It’s the 1% of the time where volatility spikes and panic ensues when people sell what they can sell despite the fundamentals, says Sal Bruno, chief investment officer at ETF sponsor IndexIQ.

“When we talk about safe havens, are we talking about the 1% of the panic times or an environment marked by high risk, but not panic risk?” he asks. “We think when you look at high risk, alternatives generally do a pretty good job of diversifying versus equity and fixed income. And they go down a lot less than equities during a panic period.”

IndexIQ offers various ETFs with absolute-return strategies. Its largest product is the $764 million IQ Hedge Multi-Strategy Tracker ETF (QAI), which follows an index that tracks the returns of distinct hedge fund investment styles via a portfolio that includes both long and short positions in ETFs and exchange-traded products. This fund dropped nearly 14% during the worst month of the downturn. But that was 20 percentage points better than the S&P 500.

Long-Term, Holistic Approach
The second approach to safe havens entails a long-term, comprehensive investment strategy that’s as much about offense as it is defense.

“A safe haven is an asset that retains its value over time,” says Kelly. “And it should generate sufficient returns to keep up with inflation so that you don’t have an asset with deteriorating buying power. By definition, it keeps you neutral, and then you add risk to that as you hope to accumulate wealth.”

As Kelly points out, “time” is the operative word when thinking about safe havens.

“A safe haven in the short term is cash, it’s short-term Treasurys,” he says, adding they’re not a long-term safe haven because their purchasing power is eroded by inflation.

Kimball Brooker, deputy head of the global value team at First Eagle Investment Management, agrees with that principle.
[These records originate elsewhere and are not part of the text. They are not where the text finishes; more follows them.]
What follows belongs to an exercise in optimizing a design on an open flow for small area, a short achievable clock period and few clock cycles; a production flow would make more cautious choices.
At most, simulation tests tie the RTL to the original design; equivalence was not proved.
Only the layout flow was run in run 5; the RTL was not checked for function there.
No activity file was given, so power comes from the tool's default toggle rates.

--- flow/config.mk ---
export PLATFORM = sky130hd
export DESIGN_NAME = SD
export DESIGN_NICKNAME = SD
export VERILOG_FILES = /design/flow/design.v
export SDC_FILE = /design/flow/constraint.sdc
export NUM_CORES = 4
export LEC_CHECK = 0
export ABC_CLOCK_PERIOD_IN_PS = 2500
export CAP_MARGIN = 20
export CORE_MARGIN = 2
export CORE_UTILIZATION = 60
export CTS_BUF_LIST = sky130_fd_sc_hd__clkbuf_16
export CTS_CLUSTER_DIAMETER = 100
export CTS_CLUSTER_SIZE = 24
export SLEW_MARGIN = 20
--- flow/constraint.sdc ---
create_clock -name core_clock -period 8.5 [get_ports {clk}]
set_input_delay 1.7000 -clock core_clock [delete_from_list [all_inputs] [get_ports {clk}]]
set_output_delay 1.7000 -clock core_clock [all_outputs]
set_load 0.01 [all_outputs]
--- flow/design.v ---
module SD(
    clk,
    rst_n,
    in_valid,
    in,
    out_valid,
    out
    );
input            clk, rst_n, in_valid;
input      [3:0] in;
output reg       out_valid;
output reg [3:0] out;
localparam P_IN  = 2'd0;     
localparam P_SLV = 2'd1;     
localparam P_OUT = 2'd2;     
reg  [1:0] phase;
wire       ph_in  = (phase == P_IN);
wire       ph_out = (phase == P_OUT);
reg [1:0] xo, xs, yo, ys;
wire last_x   = (xo == 2'd2) & (xs == 2'd2);
wire last_y   = (yo == 2'd2) & (ys == 2'd2);
wire first_x  = (xo == 2'd0) & (xs == 2'd0);
wire first_y  = (yo == 2'd0) & (ys == 2'd0);
wire last_in  = in_valid & last_x & last_y;      
wire is_blank = in_valid & (in == 4'd0);
wire [8:0] din;
genvar g;
generate
    for (g = 0; g < 9; g = g + 1) begin : g_din
        assign din[g] = (in == g + 1);
    end
endgenerate
reg [8:0] colr [0:8];
wire [8:0] col_old = first_y ? 9'd0 : colr[8];
integer i;
always @(posedge clk) begin
    colr[0] <= col_old | din;
    for (i = 1; i < 9; i = i + 1)
        colr[i] <= colr[i-1];
end
reg [8:0] boxm [0:2];
wire box_new = (yo == 2'd0) & (xo == 2'd0);
generate
    for (g = 0; g < 3; g = g + 1) begin : g_box
        always @(posedge clk)
            if (xs == g)
                boxm[g] <= (box_new ? 9'd0 : boxm[g]) | din;
    end
endgenerate
wire [8:0] box_old = box_new ? 9'd0 : boxm[xs];
reg [8:0] rowm;
wire [8:0] row_old = first_x ? 9'd0 : rowm;
always @(posedge clk)
    rowm <= row_old | din;
reg  [8:0] ex;               
wire [8:0] slot = {ex[7:0], 1'b1} & ~ex;
reg [8:0] cand  [0:8];       
reg [1:0] bxs   [0:8];       
reg [1:0] bxo   [0:8];
reg [8:0] inrow;             
reg [8:0] inband;            
wire [8:0] related;          
wire [8:0] new_cand = ~(col_old | box_old | row_old);
generate
    for (g = 0; g < 9; g = g + 1) begin : g_blank
        wire same_stack = (bxs[g] == xs);
        assign related[g] = inrow[g] | (inband[g] & same_stack) | (same_stack & (bxo[g] == xo));
        always @(posedge clk) begin
            if (slot[g]) begin
                cand[g]   <= new_cand;
                bxs[g]    <= xs;
                bxo[g]    <= xo;
                inrow[g]  <= ~last_x;
                inband[g] <= ~(last_x & (yo == 2'd2));
            end
            else begin
                if (related[g] & ph_in)
                    cand[g] <= cand[g] & ~din;
                if (last_x)
                    inrow[g] <= 1'b0;
                if (last_x & (yo == 2'd2))
                    inband[g] <= 1'b0;
            end
        end
    end
endgenerate
reg [35:0] relt;
generate
    for (g = 1; g < 9; g = g + 1) begin : g_rel
        always @(posedge clk)
            if (slot[g]) relt[g*(g-1)/2 +: g] <= related[g-1:0];
    end
endgenerate
reg  [8:0] val [0:8];        
reg  [9:1] le;
wire [9:0] cur = {le, 1'b1} & ~{1'b0, le};
reg        retry;            
reg        ph_b;             
reg  [8:0] avail_r;          
reg  [8:0] jmp_r;            
wire [8:0] below = le[9:1];
wire [8:0] viol;
wire [8:0] jmp;
generate
    for (g = 0; g < 9; g = g + 1) begin : g_viol
        assign viol[g] = below[g] & ~|(val[g] & cand[g]);
        if (g == 0) begin : g0
            assign jmp[g] = viol[g];
        end else begin : gn
            assign jmp[g] = viol[g] & ~|viol[g-1:0];
        end
    end
endgenerate
wire any_viol = |viol;
wire [8:0] jmp_now = jmp_r & (below | cur[8:0]);
wire       do_jmp  = |jmp_now;
reg  [8:0] cand_c;
reg  [8:0] rel_c;
reg  [8:0] val_c;
always @(*) begin
    cand_c = 9'd0;
    rel_c  = 9'd0;
    val_c  = (cur[9] ? val[0] : 9'd0);
    for (i = 0; i < 9; i = i + 1) begin
        cand_c = cand_c | ({9{cur[i]}} & cand[i]);
        val_c  = val_c  | ({9{cur[i]}} & val[i]);
    end
    for (i = 1; i < 9; i = i + 1)
        rel_c  = rel_c  | ({9{cur[i]}} & ({9'd0, relt} >> (i*(i-1)/2)) & ((9'd1 << i) - 9'd1));
end
reg [8:0] used;
always @(*) begin
    used = 9'd0;
    for (i = 0; i < 8; i = i + 1)
        used = used | ({9{rel_c[i]}} & val[i]);
end
wire [8:0] above;
assign above[0] = ~retry;
generate
    for (g = 1; g < 9; g = g + 1) begin : g_above
        assign above[g] = ~retry | (|val_c[g-1:0]);
    end
endgenerate
wire [8:0] avail = cand_c & ~used & above;
always @(posedge clk)
    avail_r <= avail;
wire [8:0] pick;              
assign pick[0] = avail_r[0];
generate
    for (g = 1; g < 9; g = g + 1) begin : g_pick
        assign pick[g] = avail_r[g] & ~|avail_r[g-1:0];
    end
endgenerate
wire found = |avail_r;
wire can_step = |(cur[8:0] & ex);
wire stepped  = ~ph_out & ~do_jmp & ph_b;
wire done = (phase == P_SLV) & cur[9] & ~any_viol;
wire [9:1] jmp_le;
assign jmp_le[9] = 1'b0;
generate
    for (g = 1; g < 9; g = g + 1) begin : g_jl
        assign jmp_le[g] = |jmp_now[8:g];
    end
endgenerate
always @(posedge clk or negedge rst_n) begin
    if (!rst_n) begin
        le     <= 9'd0;
        retry  <= 1'b0;
        ph_b   <= 1'b0;
        jmp_r  <= 9'd0;
    end
    else begin
        jmp_r  <= ph_out ? 9'd0 : jmp;
        ph_b   <= ~ph_out & ~do_jmp & ~ph_b & can_step;
        if (ph_out) begin
            le    <= le[9] ? 9'd0 : {le[8:1], 1'b1};
            retry <= 1'b0;
        end
        else if (done) begin
            le    <= 9'd1;
            retry <= 1'b0;
        end
        else if (do_jmp) begin
            le    <= jmp_le;
            retry <= 1'b1;
        end
        else if (ph_b) begin
            le    <= found ? {le[8:1], 1'b1} : {1'b0, le[9:2]};
            retry <= ~found;
        end
    end
end
generate
    for (g = 0; g < 9; g = g + 1) begin : g_val
        always @(posedge clk)
            if (cur[g] & stepped)
                val[g] <= pick;
    end
endgenerate
always @(posedge clk or negedge rst_n)
    if (!rst_n) ex <= 9'd0;
    else if (done) ex <= 9'd0;
    else if (is_blank) ex <= ex | slot;
always @(posedge clk or negedge rst_n) begin
    if (!rst_n)
        phase <= P_IN;
    else case (phase)
        P_IN:    if (last_in) phase <= P_SLV;
        P_SLV:   if (done) phase <= P_OUT;
        default: if (cur[9]) phase <= P_IN;
    endcase
end
always @(posedge clk or negedge rst_n) begin
    if (!rst_n) begin
        xo <= 2'd0; xs <= 2'd0; yo <= 2'd0; ys <= 2'd0;
    end
    else if (in_valid) begin
        xo <= (xo == 2'd2) ? 2'd0 : xo + 2'd1;
        if (xo == 2'd2) begin
            xs <= (xs == 2'd2) ? 2'd0 : xs + 2'd1;
            if (xs == 2'd2) begin
                yo <= (yo == 2'd2) ? 2'd0 : yo + 2'd1;
                if (yo == 2'd2)
                    ys <= (ys == 2'd2) ? 2'd0 : ys + 2'd1;
            end
        end
    end
end
wire emit = done | (ph_out & ~cur[9]);
always @(posedge clk or negedge rst_n) begin
    if (!rst_n) begin
        out_valid <= 1'b0;
        out       <= 4'd0;
    end
    else begin
        out_valid <= emit;
        out       <= emit ? {val_c[7] | val_c[8],
                             val_c[3] | val_c[4] | val_c[5] | val_c[6],
                             val_c[1] | val_c[2] | val_c[5] | val_c[6],
                             val_c[0] | val_c[2] | val_c[4] | val_c[6] | val_c[8]} : 4'd0;
    end
end
endmodule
His take is that a diversified basket of equities is a form of safe haven in that it protects your long-term purchasing power.

“Diversification and selection are key features of that,” he says. “That comes with some volatility, but that gets to how you want to think of safe havens. If you want zero volatility, cash is your best bet. If you incorporate other dimensions of safe haven that we believe in, which includes protecting and even growing the real value of your portfolio, you probably want to think about adding equities into the mix. That will bring some market volatility which you can’t control. What you can control is you get to pick the equities.”
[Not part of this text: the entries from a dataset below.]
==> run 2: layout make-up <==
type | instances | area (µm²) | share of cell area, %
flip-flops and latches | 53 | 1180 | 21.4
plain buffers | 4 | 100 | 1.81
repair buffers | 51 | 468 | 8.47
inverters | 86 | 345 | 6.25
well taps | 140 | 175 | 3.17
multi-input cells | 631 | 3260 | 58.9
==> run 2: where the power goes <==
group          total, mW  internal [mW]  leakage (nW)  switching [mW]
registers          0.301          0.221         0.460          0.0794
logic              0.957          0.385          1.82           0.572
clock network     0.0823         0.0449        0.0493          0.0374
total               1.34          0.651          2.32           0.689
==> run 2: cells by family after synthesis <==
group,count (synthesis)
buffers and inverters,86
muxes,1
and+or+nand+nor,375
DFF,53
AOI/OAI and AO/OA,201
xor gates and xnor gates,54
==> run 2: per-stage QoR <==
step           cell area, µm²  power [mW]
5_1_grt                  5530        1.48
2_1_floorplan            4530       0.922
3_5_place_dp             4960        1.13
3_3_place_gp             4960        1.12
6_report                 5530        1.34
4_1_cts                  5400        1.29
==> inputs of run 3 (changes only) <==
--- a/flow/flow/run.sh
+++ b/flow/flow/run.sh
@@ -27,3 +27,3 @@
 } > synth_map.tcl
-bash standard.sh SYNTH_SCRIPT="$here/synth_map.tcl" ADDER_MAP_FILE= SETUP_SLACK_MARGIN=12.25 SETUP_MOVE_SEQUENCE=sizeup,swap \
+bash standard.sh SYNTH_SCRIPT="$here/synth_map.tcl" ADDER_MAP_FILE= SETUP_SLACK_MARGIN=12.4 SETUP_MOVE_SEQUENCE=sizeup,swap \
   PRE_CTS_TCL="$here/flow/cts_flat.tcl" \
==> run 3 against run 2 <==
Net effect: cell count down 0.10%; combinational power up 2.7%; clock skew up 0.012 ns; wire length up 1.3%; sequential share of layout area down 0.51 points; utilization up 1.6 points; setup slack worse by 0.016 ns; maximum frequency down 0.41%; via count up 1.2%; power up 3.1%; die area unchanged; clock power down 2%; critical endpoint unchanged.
Through the end of March, the firm’s First Eagle Overseas Fund’s top three sectors were precious metals (mainly gold), consumer staples and industrials. The fund was down 17.7% in the first quarter, or 5 percentage points better than its bogey, the MSCI EAFE Index.

Brooker notes that Covid-19 is a black swan moment. “From a financial perspective, it’s a lesson in trying to pick companies and investment strategies that are built to survive the problems that definitely will come,” he says. “You can’t predict what type of problem it will be.”